Here are the records. Write out exactly the lines between the one holding "cell families after" and the one holding "path,endpoint,depth (start not", inclusive.

****

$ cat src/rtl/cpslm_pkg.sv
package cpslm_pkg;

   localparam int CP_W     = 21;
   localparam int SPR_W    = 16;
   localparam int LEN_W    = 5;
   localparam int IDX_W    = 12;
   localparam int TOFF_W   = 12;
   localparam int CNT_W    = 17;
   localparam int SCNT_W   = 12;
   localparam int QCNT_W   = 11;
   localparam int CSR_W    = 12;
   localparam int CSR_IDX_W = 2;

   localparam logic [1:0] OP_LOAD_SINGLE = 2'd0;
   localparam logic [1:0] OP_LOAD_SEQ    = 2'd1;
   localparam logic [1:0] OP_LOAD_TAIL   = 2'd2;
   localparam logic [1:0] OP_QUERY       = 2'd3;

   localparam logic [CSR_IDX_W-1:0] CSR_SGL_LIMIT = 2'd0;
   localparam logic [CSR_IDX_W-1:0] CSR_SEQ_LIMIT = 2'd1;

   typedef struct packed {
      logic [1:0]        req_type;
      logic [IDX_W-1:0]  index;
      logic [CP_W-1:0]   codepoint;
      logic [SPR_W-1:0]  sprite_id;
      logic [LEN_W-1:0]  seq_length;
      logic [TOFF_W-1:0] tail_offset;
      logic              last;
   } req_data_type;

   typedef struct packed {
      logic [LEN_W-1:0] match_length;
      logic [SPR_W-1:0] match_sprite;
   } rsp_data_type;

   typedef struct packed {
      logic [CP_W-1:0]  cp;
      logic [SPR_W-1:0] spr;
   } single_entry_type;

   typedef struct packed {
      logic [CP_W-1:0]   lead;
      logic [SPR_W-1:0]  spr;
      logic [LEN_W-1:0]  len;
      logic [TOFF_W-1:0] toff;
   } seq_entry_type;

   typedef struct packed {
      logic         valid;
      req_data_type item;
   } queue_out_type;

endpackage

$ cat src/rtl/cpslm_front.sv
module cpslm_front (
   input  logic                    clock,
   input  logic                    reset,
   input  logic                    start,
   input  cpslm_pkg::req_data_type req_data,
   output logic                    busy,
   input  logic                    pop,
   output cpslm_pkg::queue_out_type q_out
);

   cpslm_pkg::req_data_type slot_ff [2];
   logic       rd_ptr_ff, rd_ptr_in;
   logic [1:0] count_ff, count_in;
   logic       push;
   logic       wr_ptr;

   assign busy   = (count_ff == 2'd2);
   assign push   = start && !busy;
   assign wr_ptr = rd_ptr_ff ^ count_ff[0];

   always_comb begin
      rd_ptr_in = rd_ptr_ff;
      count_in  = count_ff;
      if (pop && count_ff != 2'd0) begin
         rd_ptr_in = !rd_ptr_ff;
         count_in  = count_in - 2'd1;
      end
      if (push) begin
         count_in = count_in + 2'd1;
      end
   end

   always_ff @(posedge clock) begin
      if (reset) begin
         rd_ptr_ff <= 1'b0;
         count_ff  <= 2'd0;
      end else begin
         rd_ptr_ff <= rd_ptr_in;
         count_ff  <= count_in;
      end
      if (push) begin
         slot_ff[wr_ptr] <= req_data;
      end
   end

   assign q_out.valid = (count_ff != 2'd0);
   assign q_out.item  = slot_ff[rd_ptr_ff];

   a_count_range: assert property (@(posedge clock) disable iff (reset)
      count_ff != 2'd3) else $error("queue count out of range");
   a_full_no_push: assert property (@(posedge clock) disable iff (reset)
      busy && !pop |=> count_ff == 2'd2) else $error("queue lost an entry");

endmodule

****

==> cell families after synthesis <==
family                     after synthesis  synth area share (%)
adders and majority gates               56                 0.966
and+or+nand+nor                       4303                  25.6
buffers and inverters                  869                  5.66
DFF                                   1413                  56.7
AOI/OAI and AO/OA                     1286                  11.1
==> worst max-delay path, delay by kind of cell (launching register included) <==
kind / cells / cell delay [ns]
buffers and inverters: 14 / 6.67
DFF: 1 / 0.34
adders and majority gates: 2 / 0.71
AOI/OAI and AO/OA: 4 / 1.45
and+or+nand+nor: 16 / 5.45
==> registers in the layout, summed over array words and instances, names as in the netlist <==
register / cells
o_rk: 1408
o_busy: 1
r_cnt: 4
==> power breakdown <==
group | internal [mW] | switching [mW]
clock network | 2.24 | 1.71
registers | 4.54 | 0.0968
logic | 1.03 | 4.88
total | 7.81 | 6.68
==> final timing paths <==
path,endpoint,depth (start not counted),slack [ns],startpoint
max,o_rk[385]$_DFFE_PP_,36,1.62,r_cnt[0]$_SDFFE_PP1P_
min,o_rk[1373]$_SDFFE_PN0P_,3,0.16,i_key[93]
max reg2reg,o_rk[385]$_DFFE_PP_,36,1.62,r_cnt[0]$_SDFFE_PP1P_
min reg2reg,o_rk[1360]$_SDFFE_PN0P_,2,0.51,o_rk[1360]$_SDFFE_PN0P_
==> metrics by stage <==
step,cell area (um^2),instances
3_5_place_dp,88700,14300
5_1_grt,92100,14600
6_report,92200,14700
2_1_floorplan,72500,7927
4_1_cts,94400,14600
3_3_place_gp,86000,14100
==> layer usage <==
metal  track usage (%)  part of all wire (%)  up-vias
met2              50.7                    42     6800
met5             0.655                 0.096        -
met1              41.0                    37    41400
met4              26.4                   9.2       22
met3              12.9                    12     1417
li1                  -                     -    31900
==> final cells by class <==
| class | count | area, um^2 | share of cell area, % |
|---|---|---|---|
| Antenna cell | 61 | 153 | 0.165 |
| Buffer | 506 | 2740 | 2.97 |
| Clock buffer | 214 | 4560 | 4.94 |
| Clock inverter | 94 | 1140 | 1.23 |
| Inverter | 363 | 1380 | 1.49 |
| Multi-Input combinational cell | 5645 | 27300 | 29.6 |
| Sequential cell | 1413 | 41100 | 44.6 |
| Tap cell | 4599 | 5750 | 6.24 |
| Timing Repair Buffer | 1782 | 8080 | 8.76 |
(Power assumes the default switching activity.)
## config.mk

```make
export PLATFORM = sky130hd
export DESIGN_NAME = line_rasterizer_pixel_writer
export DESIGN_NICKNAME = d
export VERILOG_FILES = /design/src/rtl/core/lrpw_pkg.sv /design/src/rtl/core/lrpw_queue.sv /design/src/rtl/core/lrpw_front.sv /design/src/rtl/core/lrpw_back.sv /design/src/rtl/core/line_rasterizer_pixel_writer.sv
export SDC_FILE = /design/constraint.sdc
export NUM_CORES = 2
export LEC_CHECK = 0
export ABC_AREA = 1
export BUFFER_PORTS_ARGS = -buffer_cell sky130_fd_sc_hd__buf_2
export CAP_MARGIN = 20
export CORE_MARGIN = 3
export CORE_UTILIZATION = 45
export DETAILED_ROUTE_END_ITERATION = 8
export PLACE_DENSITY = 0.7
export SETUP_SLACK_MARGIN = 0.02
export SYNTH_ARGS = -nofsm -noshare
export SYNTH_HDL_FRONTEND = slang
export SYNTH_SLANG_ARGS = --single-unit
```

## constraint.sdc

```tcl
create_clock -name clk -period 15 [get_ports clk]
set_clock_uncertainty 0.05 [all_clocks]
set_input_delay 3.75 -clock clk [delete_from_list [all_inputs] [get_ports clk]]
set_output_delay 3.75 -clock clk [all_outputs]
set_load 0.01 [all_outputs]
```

****

> RESULT OF THE EXERCISE:
==> cell families after synthesis <==
family                     after synthesis  synth area share (%)
adders and majority gates               56                 0.966
and+or+nand+nor                       4303                  25.6
buffers and inverters                  869                  5.66
DFF                                   1413                  56.7
AOI/OAI and AO/OA                     1286                  11.1
==> worst max-delay path, delay by kind of cell (launching register included) <==
kind / cells / cell delay [ns]
buffers and inverters: 14 / 6.67
DFF: 1 / 0.34
adders and majority gates: 2 / 0.71
AOI/OAI and AO/OA: 4 / 1.45
and+or+nand+nor: 16 / 5.45
==> registers in the layout, summed over array words and instances, names as in the netlist <==
register / cells
o_rk: 1408
o_busy: 1
r_cnt: 4
==> power breakdown <==
group | internal [mW] | switching [mW]
clock network | 2.24 | 1.71
registers | 4.54 | 0.0968
logic | 1.03 | 4.88
total | 7.81 | 6.68
==> final timing paths <==
path,endpoint,depth (start not counted),slack [ns],startpoint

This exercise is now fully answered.